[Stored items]
- - - - - - -
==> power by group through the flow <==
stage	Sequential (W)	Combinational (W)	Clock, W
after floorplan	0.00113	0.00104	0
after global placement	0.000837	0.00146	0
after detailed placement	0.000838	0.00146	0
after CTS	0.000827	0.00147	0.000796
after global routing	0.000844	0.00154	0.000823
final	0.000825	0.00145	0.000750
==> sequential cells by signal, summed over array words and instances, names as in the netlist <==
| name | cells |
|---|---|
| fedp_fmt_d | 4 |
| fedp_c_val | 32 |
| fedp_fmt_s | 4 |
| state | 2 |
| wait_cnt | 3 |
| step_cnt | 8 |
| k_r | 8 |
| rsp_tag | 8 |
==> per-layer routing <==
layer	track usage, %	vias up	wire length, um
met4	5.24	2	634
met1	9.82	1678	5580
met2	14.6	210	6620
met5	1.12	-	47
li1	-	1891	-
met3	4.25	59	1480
`config.mk`:
```
export PLATFORM = sky130hd
export DESIGN_NAME = instruction_fetch_unit_flat
export DESIGN_NICKNAME = d
export VERILOG_FILES = /design/src/rtl/instruction_fetch_unit_pkg.sv /design/src/rtl/instruction_fetch_unit_if.sv /design/src/rtl/instruction_fetch_unit_program_counter.sv /design/src/rtl/instruction_fetch_unit.sv /design/src/flat_wrapper.sv
export SDC_FILE = /design/constraint.sdc
export NUM_CORES = 1
export LEC_CHECK = 0
export BUFFER_PORTS_ARGS = -buffer_cell sky130_fd_sc_hd__buf_2
export CAP_MARGIN = 10
export CORE_MARGIN = 1.5
export CORE_UTILIZATION = 50
export DETAILED_ROUTE_END_ITERATION = 10
export MAX_ROUTING_LAYER = met4
export PLACE_DENSITY = 0.79
export RECOVER_POWER = 50
export SETUP_SLACK_MARGIN = 0.05
export SLEW_MARGIN = 20
export SYNTH_ARGS = -nofsm -noshare
export SYNTH_HDL_FRONTEND = slang
export SYNTH_HIERARCHICAL = 1
export SYNTH_SLANG_ARGS = --single-unit
```
`constraint.sdc`:
```
create_clock -name CLK -period 3.1 [get_ports CLK]
set_clock_uncertainty 0.15 [all_clocks]
set_input_delay 0.465 -clock CLK [delete_from_list [all_inputs] [get_ports CLK]]
set_output_delay 0.465 -clock CLK [all_outputs]
set_load 0.05 [all_outputs]
```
- - - - - - -
*Activity*
All lines of the records containing "global" should be shown.

*The answer*
after global placement	0.000837	0.00146	0
after global routing	0.000844	0.00154	0.000823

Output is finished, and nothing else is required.